Saturday, 8 October 2011

A New Hoard Of Dinosaur Tracks

One of the tracks and a plaster cast of Acrocanthosaurus atokensis
Large fossilised bones and shells are all very well, but trace fossils are just as interesting. They give us the key to unlock how creatures lived, fed and reproduced. Perhaps the most famous trace fossils are tracks. They can yield a surprising amount of information. A recent discovery of a collection of Australian polar dinosaur tracks gave palaeontologists an insight into the migration patterns of polar dinosaurs. A second series of tracks from a large predatory dinosaur have been discovered in south west Arkansas, USA.

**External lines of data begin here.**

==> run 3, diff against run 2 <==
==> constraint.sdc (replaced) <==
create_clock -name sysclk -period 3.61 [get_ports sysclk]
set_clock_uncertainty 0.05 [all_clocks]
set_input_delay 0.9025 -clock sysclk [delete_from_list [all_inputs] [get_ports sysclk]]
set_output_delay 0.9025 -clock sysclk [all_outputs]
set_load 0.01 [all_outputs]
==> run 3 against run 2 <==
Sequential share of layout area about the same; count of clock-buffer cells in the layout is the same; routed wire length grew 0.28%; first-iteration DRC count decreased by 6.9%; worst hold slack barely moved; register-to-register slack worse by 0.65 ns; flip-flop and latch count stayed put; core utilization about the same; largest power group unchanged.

Researchers from the University of Arkansas, Fayetteville, found the tracks on private land that covered an area equivalent to 2 football fields. The fossils were made primarily by Acrocanthosaurus atokensis while a small portion were made by giant, plant-eating sauropods, possibly Pleurocoelus or  Paluxysaurus. The predator's footprint was 60 centimetres long by 30 centimetres wide, showing that it was made by a large member of the species, which itself was one of the largest predatory dinosaurs to have ever lived.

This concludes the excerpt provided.